Pork prices set to soar on China swine fever outbreak

Farms swamp market with culled carcasses as disease threatens one-third of country’s 400m pigs

African swine fever took a while to arrive in the green hills of Guangdong, in southern China. But when it did it came with a vengeance.

The first government-confirmed cases appeared late last year. Authorities responded by culling more than 6,000 pigs and offering farmers compensation — the playbook developed elsewhere in China, where the disease has ravaged the country’s once 400m-strong pig population. There have been no official cases confirmed in Guangdong since Christmas Day. Yet a trip to the outskirts of Guangzhou, the province’s flourishing capital city, shows the difficulty of containing the disease.

As ASF has spread further south in China and on into south-east Asia, questions have arisen whether Beijing’s response inadvertently helped to compound the problem and flooded domestic markets with potentially contaminated meat. “No pigs here, they’re all dead,” said the groundskeeper at the otherwise empty grounds of Guangzhou City Fine Breed Pig Farm.

An outbreak of the virus hit the compound in March, he said. Fine Breed is not the only farm with an unacknowledged outbreak; analysts say farmers in China have taken to sending entire herds to the slaughterhouse at the first sign of ASF, rather than report to the government and receive too little compensation. The resulting oversupply helps explain why, after nine months of government-ordered culling, domestic pork prices have not jumped due to shortages, whereas global markets have reacted sharply. Spot wholesale prices for Chinese pork have risen only about 8 per cent since August, while Chicago hog futures are up more than 35 per cent. “At the local level there are strong incentives not to report cases,” said Ernan Cui, China consumer analyst at Gavekal Dragonomics in Beijing. Ms Cui said the impact on pork prices from so-called “panic slaughtering” usually finished working through markets around six months later. She tipped pork reductions from the latest round of killing, which began sometime in December, to become evident in the second half of 2019.

ASF, which is fatal to pigs but harmless to humans, showed up in north-east China last August, following outbreaks in Siberia the summer before. Once it had a foothold in China the disease swept swiftly south, reaching Hong Kong in May. This month, epidemiologists told Science magazine that it would soon surface in Myanmar and Laos, with the potential to become an epidemic in south-east Asia. In February, pig breeder Sun Dawu in Hebei province took to Chinese social media to insist that he had lost 15,000 hogs to the disease. “We believe it’s African swine fever . . . please will the government give us a way out!” his staff wrote on a banner in a photo posted online by Mr Sun, along with a gruesome photo of piles of dead pigs. Mr Sun’s case is one of the few known to have received confirmation from China’s Ministry of Agriculture after initially being rejected at the local level.
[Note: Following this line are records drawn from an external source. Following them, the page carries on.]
File: design/flow/design.v
module AFH_map_table(
A,
O
);
input [6:0] A;
output [6:0] O;
assign O = ~A;
endmodule
module div(
clk, rstz,
div_en_p,
dividend,
divisor,
result_o
);
input clk, rstz;
input div_en_p;
input [24:0] dividend;
input [6:0] divisor;
output [49:0] result_o;
parameter IDLE=2'h0, DIVON=2'h1, DIVEnd=2'h2;
reg [1:0] cs, ns;
wire [25:0] div_temp;
reg [50:0] op_dividend;
reg [4:0] divcnt;
always @(posedge clk or negedge rstz)
begin
  if (!rstz)
    begin
      op_dividend <= 0;
      divcnt <=0;
    end  
  else if (div_en_p && (cs==IDLE))
    begin
      op_dividend <= {25'b0,dividend[24:0],1'b0};
      divcnt <=0;
    end  
  else if (cs==DIVON)
    begin
      op_dividend <= div_temp[25] ? {op_dividend[49:0],1'b0} : {div_temp[24:0],op_dividend[24:0],1'b1};
      divcnt <= divcnt + 1'b1;
    end  
end
reg [49:0] result_o;
always @(posedge clk or negedge rstz)
begin
  if (!rstz)
    result_o <= 0;
  else if (cs==DIVEnd)
    result_o <= {op_dividend[50:26],op_dividend[24:0]};   
end
assign div_temp = {1'b0, op_dividend[49:25]} - {1'b0, divisor};
always @(posedge clk or negedge rstz)
begin
  if (!rstz)
    cs <= 0;
  else 
    cs <= ns;
end
always @*
begin
  ns = cs;
  case(cs)
    IDLE:
      begin
        if (div_en_p) ns = DIVON;
      end
    DIVON:
      begin
        if (divcnt==5'd24) ns = DIVEnd;
      end  
    DIVEnd:
      ns = IDLE;  
  endcase
end
endmodule
module hopkernal(
rstz,
X, A, C,
B,
D,
E, F, Fprime,
Y1,
Y2,
regi_AFH_channel_map,
regi_AFH_N,
fk
);
input rstz;
input [4:0] X, C;
input [4:0] A;
input [3:0] B;
input [8:0] D;
input [6:0] E, F, Fprime;
input Y1;
input [5:0] Y2;
input [79:0] regi_AFH_channel_map;
input [6:0] regi_AFH_N;
output [6:0] fk;
wire [4:0] Zprime = X + A;
wire [4:0] Z;
assign Z[0] = B[0] ^ Zprime[0];
assign Z[1] = B[1] ^ Zprime[1];
assign Z[2] = B[2] ^ Zprime[2];
assign Z[3] = B[3] ^ Zprime[3];
assign Z[4] =  Zprime[4];
wire [4:0] stage1_z, stage2_z, stage3_z, stage4_z, stage5_z, stage6_z, stage7_z;
wire [13:0] P = {C[4:0] ^ {5{Y1}}, D[8:0]};
assign stage1_z[1] = P[13] ? Z[2] : Z[1];
assign stage1_z[2] = P[13] ? Z[1] : Z[2];
assign stage1_z[0] = P[12] ? Z[3] : Z[0];
assign stage1_z[3] = P[12] ? Z[0] : Z[3];
assign stage1_z[4] = Z[4];
assign stage2_z[1] = P[11] ? stage1_z[3] : stage1_z[1];
assign stage2_z[3] = P[11] ? stage1_z[1] : stage1_z[3];
assign stage2_z[2] = P[10] ? stage1_z[4] : stage1_z[2];
assign stage2_z[4] = P[10] ? stage1_z[2] : stage1_z[4];
assign stage2_z[0] = stage1_z[0];
assign stage3_z[0] = P[9] ? stage2_z[3] : stage2_z[0];
assign stage3_z[3] = P[9] ? stage2_z[0] : stage2_z[3];
assign stage3_z[1] = P[8] ? stage2_z[4] : stage2_z[1];
assign stage3_z[4] = P[8] ? stage2_z[1] : stage2_z[4];
assign stage3_z[2] = stage2_z[2];
assign stage4_z[3] = P[7] ? stage3_z[4] : stage3_z[3];
assign stage4_z[4] = P[7] ? stage3_z[3] : stage3_z[4];
assign stage4_z[0] = P[6] ? stage3_z[2] : stage3_z[0];
assign stage4_z[2] = P[6] ? stage3_z[0] : stage3_z[2];
assign stage4_z[1] = stage3_z[1];
assign stage5_z[1] = P[5] ? stage4_z[3] : stage4_z[1];
assign stage5_z[3] = P[5] ? stage4_z[1] : stage4_z[3];
assign stage5_z[0] = P[4] ? stage4_z[4] : stage4_z[0];
assign stage5_z[4] = P[4] ? stage4_z[0] : stage4_z[4];
assign stage5_z[2] = stage4_z[2];
assign stage6_z[3] = P[3] ? stage5_z[4] : stage5_z[3];
assign stage6_z[4] = P[3] ? stage5_z[3] : stage5_z[4];
assign stage6_z[1] = P[2] ? stage5_z[2] : stage5_z[1];
assign stage6_z[2] = P[2] ? stage5_z[1] : stage5_z[2];
assign stage6_z[0] = stage5_z[0];
assign stage7_z[2] = P[1] ? stage6_z[3] : stage6_z[2];
assign stage7_z[3] = P[1] ? stage6_z[2] : stage6_z[3];
assign stage7_z[0] = P[0] ? stage6_z[1] : stage6_z[0];
assign stage7_z[1] = P[0] ? stage6_z[0] : stage6_z[1];
assign stage7_z[4] = stage6_z[4];
wire [6:0] em79 = E[6:0] > 7'd78 ? E[6:0]-7'd79 : E[6:0];
wire [7:0] tmp1 = em79 + F[6:0];  
wire [7:0] tmp1m79 = tmp1[7:0] > 8'd78 ? tmp1[7:0]-8'd79 : tmp1[7:0];   
wire [7:0] tmp2 = tmp1m79[6:0] + stage7_z[4:0] + Y2;                    
wire [6:0] adder2m79 = tmp2 > 7'd78 ? tmp2-7'd79 : tmp2[6:0];
wire rfchused = regi_AFH_channel_map[adder2m79[6:0]];
wire [6:0] emN = {2'b0,E[6:0]} >= {regi_AFH_N,2'b0}                 ? {2'b0,E[6:0]} - {regi_AFH_N,2'b0} :
                 {2'b0,E[6:0]} >= ({regi_AFH_N,1'b0}+regi_AFH_N) ? {2'b0,E[6:0]} - ({regi_AFH_N,1'b0}+regi_AFH_N) :
                 {1'b0,E[6:0]} >= {regi_AFH_N,1'b0}                 ? {1'b0,E[6:0]} - {regi_AFH_N,1'b0} :
                 E[6:0] >= regi_AFH_N                              ? E[6:0]-regi_AFH_N : E[6:0];
wire [7:0] tmp1N = emN + Fprime[6:0];  
wire [7:0] tmp1mN = tmp1N[7:0] >= regi_AFH_N ? tmp1N[7:0]-regi_AFH_N : tmp1N[7:0];   
wire [4:0] a7zmN = {2'b0,stage7_z[4:0]} >= regi_AFH_N ? {2'b0,stage7_z[4:0]} - regi_AFH_N : stage7_z[4:0];  
wire [7:0] tmp2N = tmp1mN[6:0] + a7zmN + Y2;                                      
wire [6:0] adder2mN = tmp2N >= regi_AFH_N ? tmp2N-regi_AFH_N : tmp2N[6:0];
wire [6:0] kprimem = adder2mN;
wire [6:0] fkprime, basicfk;
AFH_map_table AFH_map_table_u(
.A(kprimem),
.O(fkprime)
);
assign basicfk = (adder2m79<=7'd39) ? {adder2m79[5:0], 1'b0} : {(adder2m79-7'd40), 1'b1};
assign fk = rfchused ? basicfk : fkprime;
endmodule
module hopctrlwd(
clk_6M, rstz, p_033us,
mpr_Y,
counter_clkN1, counter_clkE1,
psrxfhs_succ_p,
psrxfhs,
pstxid,
m_tslot_p, ms_tslot_p,
ps_N_incr_p,
pageAB_2Npage_count, 
Atrain,
regi_interlace_offset, regi_page_k_nudge,
regi_AFH_mode,
regi_AFH_N,
ps, gips, is, giis, page, inquiry, mpr, spr, ir, conns,
prs_clock_frozen, prm_clock_frozen,
CLK, CLKE, CLKN, BD_ADDR,
counter_isFHS,
Xprm, Xir, Xprs,
X,
Y1,
Y2,
A,
B,
C,
D,
E, F, Fprime
);
input clk_6M, rstz, p_033us;
input mpr_Y;
input [5:0] counter_clkN1;
input [5:0] counter_clkE1;
input psrxfhs_succ_p;
input psrxfhs;
input pstxid;
input m_tslot_p, ms_tslot_p;
input ps_N_incr_p;
input [3:0] pageAB_2Npage_count;
input Atrain;
input [4:0] regi_interlace_offset, regi_page_k_nudge;
input regi_AFH_mode;
input [6:0] regi_AFH_N;
input ps, gips, is, giis, page, inquiry, mpr, spr, ir, conns;
input prs_clock_frozen, prm_clock_frozen;
input [27:0] CLK, CLKE, CLKN, BD_ADDR;
input [4:0] counter_isFHS;
output [4:0] Xprm, Xir, Xprs;
output [4:0] X;
output Y1;
output [5:0] Y2;
output [4:0] A;
output [3:0] B;
output [4:0] C;
output [8:0] D;
output [6:0] E, F, Fprime;
wire [1:0] k_nudge;
wire [4:0] k_offset;
reg [27:0] CLKN_frozen, CLKE_frozen;
reg [4:0] k_offset_frozen;
reg [4:0] k_nudge_frozen;
always @(posedge clk_6M or negedge rstz)
begin
  if (!rstz)
    begin
     CLKN_frozen <= 0;
    end 
  else if (!prs_clock_frozen)
    begin
     CLKN_frozen <= CLKN;
    end 
end
always @(posedge clk_6M or negedge rstz)
begin
  if (!rstz)
    begin
     CLKE_frozen <= 0;
     k_offset_frozen <= 0;
     k_nudge_frozen <= 0;
    end 
  else if (!prm_clock_frozen)
    begin
     CLKE_frozen <= CLKE;
     k_offset_frozen <= k_offset;
     k_nudge_frozen <= k_nudge;
    end 
end
assign k_nudge = regi_page_k_nudge;  
assign k_offset = Atrain ? 5'd24 : 5'd8;
wire [3:0] xpt = {CLKE[4:2],CLKE[0]} - CLKE[16:12];    
wire [4:0] Xp = CLKE[16:12] + k_offset + k_nudge + xpt ;   
wire [4:0] Xprs = CLKN_frozen[16:12] + counter_clkN1[5:1];
wire [3:0] xprmt = {CLKE_frozen[4:2],CLKE_frozen[0]} - CLKE_frozen[16:12];
wire [4:0] Xprm = CLKE_frozen[16:12] + k_offset_frozen + k_nudge_frozen + xprmt + counter_clkE1[5:1];
wire [3:0] xit = {CLKN[4:2],CLKN[0]} - CLKN[16:12];
wire [4:0] Xi = CLKN[16:12] + k_offset + k_nudge + xit ;
wire [4:0] Xir = CLKN[16:12] + counter_isFHS ;
assign X = ({5{ps}}      & CLKN[16:12]) |     
           ({5{gips}}    & (CLKN[16:12]+regi_interlace_offset)) |   
           ({5{is}}      & Xir[4:0]) |        
           ({5{giis}}    & (Xir[4:0]+regi_interlace_offset)) |      
           ({5{page}}    & Xp[4:0]) |
           ({5{inquiry}} & Xi[4:0]) |
           ({5{mpr}}     & Xprm[4:0]) |    
           ({5{spr}}     & Xprs[4:0]) |    
           ({5{ir}}      & Xir[4:0]) |     
           ({5{conns}}   & CLK[6:2]);      
wire spr_Y = pstxid | (psrxfhs ? 1'b0 : counter_clkN1[0]);
assign Y1 =({1{page}}    & CLKE[1]) |
           ({1{inquiry}} & CLKN[1]) |
           ({1{mpr}}     & mpr_Y  ) |   
           ({1{spr}}     & spr_Y  ) |   
           ({1{ir}}      & 1'b1) |     
           ({1{conns}}   & (CLK[1]&(!regi_AFH_mode)) );      
assign Y2 =({6{page}}    & {CLKE[1],5'b0}) |
           ({6{inquiry}} & {CLKN[1],5'b0}) |
           ({6{mpr}}     & {mpr_Y  ,5'b0}) |   
           ({6{spr}}     & {spr_Y  ,5'b0}) |   
           ({6{ir}}      & {1'b1   ,5'b0}) |     
           ({6{conns}}   & {(CLK[1]&(!regi_AFH_mode)) ,5'b0});      
assign A = ({5{ps}}      & BD_ADDR[27:23]) |     
           ({5{gips}}    & BD_ADDR[27:23]) |   
           ({5{is}}      & BD_ADDR[27:23]) |        
           ({5{giis}}    & BD_ADDR[27:23]) |      
           ({5{page}}    & BD_ADDR[27:23]) |
           ({5{inquiry}} & BD_ADDR[27:23]) |
           ({5{mpr}}     & BD_ADDR[27:23]) |    
           ({5{spr}}     & BD_ADDR[27:23]) |    
           ({5{ir}}      & BD_ADDR[27:23]) |     
           ({5{conns}}   & BD_ADDR[27:23] ^ CLK[25:21]);      
assign B = BD_ADDR[22:19];
assign C = ({5{ps}}      & {BD_ADDR[8],BD_ADDR[6],BD_ADDR[4],BD_ADDR[2],BD_ADDR[0]}) |     
           ({5{gips}}    & {BD_ADDR[8],BD_ADDR[6],BD_ADDR[4],BD_ADDR[2],BD_ADDR[0]}) |   
           ({5{is}}      & {BD_ADDR[8],BD_ADDR[6],BD_ADDR[4],BD_ADDR[2],BD_ADDR[0]}) |        
           ({5{giis}}    & {BD_ADDR[8],BD_ADDR[6],BD_ADDR[4],BD_ADDR[2],BD_ADDR[0]}) |      
           ({5{page}}    & {BD_ADDR[8],BD_ADDR[6],BD_ADDR[4],BD_ADDR[2],BD_ADDR[0]}) |
           ({5{inquiry}} & {BD_ADDR[8],BD_ADDR[6],BD_ADDR[4],BD_ADDR[2],BD_ADDR[0]}) |
           ({5{mpr}}     & {BD_ADDR[8],BD_ADDR[6],BD_ADDR[4],BD_ADDR[2],BD_ADDR[0]}) |    
           ({5{spr}}     & {BD_ADDR[8],BD_ADDR[6],BD_ADDR[4],BD_ADDR[2],BD_ADDR[0]}) |    
           ({5{ir}}      & {BD_ADDR[8],BD_ADDR[6],BD_ADDR[4],BD_ADDR[2],BD_ADDR[0]}) |     
           ({5{conns}}   & {BD_ADDR[8],BD_ADDR[6],BD_ADDR[4],BD_ADDR[2],BD_ADDR[0]} ^ CLK[20:16]);      
assign D = ({9{ps}}      & BD_ADDR[18:10]) |     
           ({9{gips}}    & BD_ADDR[18:10]) |   
           ({9{is}}      & BD_ADDR[18:10]) |        
           ({9{giis}}    & BD_ADDR[18:10]) |      
           ({9{page}}    & BD_ADDR[18:10]) |
           ({9{inquiry}} & BD_ADDR[18:10]) |
           ({9{mpr}}     & BD_ADDR[18:10]) |    
           ({9{spr}}     & BD_ADDR[18:10]) |    
           ({9{ir}}      & BD_ADDR[18:10]) |     
           ({9{conns}}   & (BD_ADDR[18:10] ^ CLK[15:7]));      
assign E = {BD_ADDR[13],BD_ADDR[11],BD_ADDR[9],BD_ADDR[7],BD_ADDR[5],BD_ADDR[3],BD_ADDR[1]};           
reg div_en_p;
always @(posedge clk_6M or negedge rstz)
begin
  if (!rstz)
     div_en_p <= 0;
  else 
     div_en_p <= (CLK[6:0]==7'hff) & ms_tslot_p;
end
wire divffclk = clk_6M;
wire [24:0] Ft, nc1;
div mod79_F(
.clk      (divffclk                   ),
.rstz     (rstz                       ),
.div_en_p (div_en_p                   ),
.dividend ({CLK[27:7],4'b0}           ),
.divisor  (7'd79                      ),
.result_o ({Ft[24:0],nc1[24:0]}       )
);
assign F = ({7{conns}} & Ft[6:0]);
wire [24:0] Fprimet, nc2;
div mod79_Fprime(
.clk      (divffclk                   ),
.rstz     (rstz                       ),
.div_en_p (div_en_p                   ),
.dividend ({CLK[27:7],4'b0}           ),
.divisor  (regi_AFH_N                 ),
.result_o ({Fprimet[24:0],nc2[24:0]}  )
);
assign Fprime = ({7{conns}} & Fprimet[6:0]);
endmodule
This year, a third of China’s national pig stock, the biggest in the world, could be wiped out by the disease, according to Rabobank estimates, sending shockwaves through protein markets across the globe. John Lin, portfolio manager of China equities at fund manager AllianceBernstein, said expectations of better margins had boosted the share prices of Chinese pork producers listed onshore, such as Jiangxi Zhengbang Technology, which has more than tripled so far this year. While shortfalls would probably drive Chinese consumers to eat more alternatives such as soyabean-based tofu, he said, “ironically demand for [products like soya] will actually go down because you have a lot fewer hog mouths to feed”.

Part of the reason for the fever’s rapid spread in China may have been a poorly designed compensation scheme. When the disease first appeared, authorities ordered herds to be culled and, in an effort to ensure farmers reported outbreaks, ordered payments of Rmb1,200 ($174) a head for those who lost animals. However, cash-strapped local governments balked at paying out so much, forming a perverse incentive for farmers to sell their herds as soon as one pig fell ill rather than report outbreaks and risk a heavier loss.

Dirk Pfeiffer at the Chinese University of Hong Kong, who studies the disease and trains veterinarians in China, said a lack of transparency on domestic outbreaks had turned the situation into “a complete fog”. At the Guangzhou Fine Breed farm, educational posters exhort the culling and disposing of afflicted pigs. But the groundsman was adamant: “We sold them!” Butchers at wet markets in Guangzhou, equally, insisted that their meat passed muster. “It’s been inspected — inspected!” said one butcher near the city centre, thwacking his hand against government-issued papers for emphasis. Yet expectations of higher pork prices have begun boosting interest among farmers, Ms Cui said, as evidenced by the price of piglets climbing rapidly since March.

When the shortage hits, said Mr Lin, China will pull in pork from the rest of the world, and poorer countries from Brazil to Bulgaria will feel the squeeze from higher prices. “There simply isn’t enough animal protein in the world to fill this void.”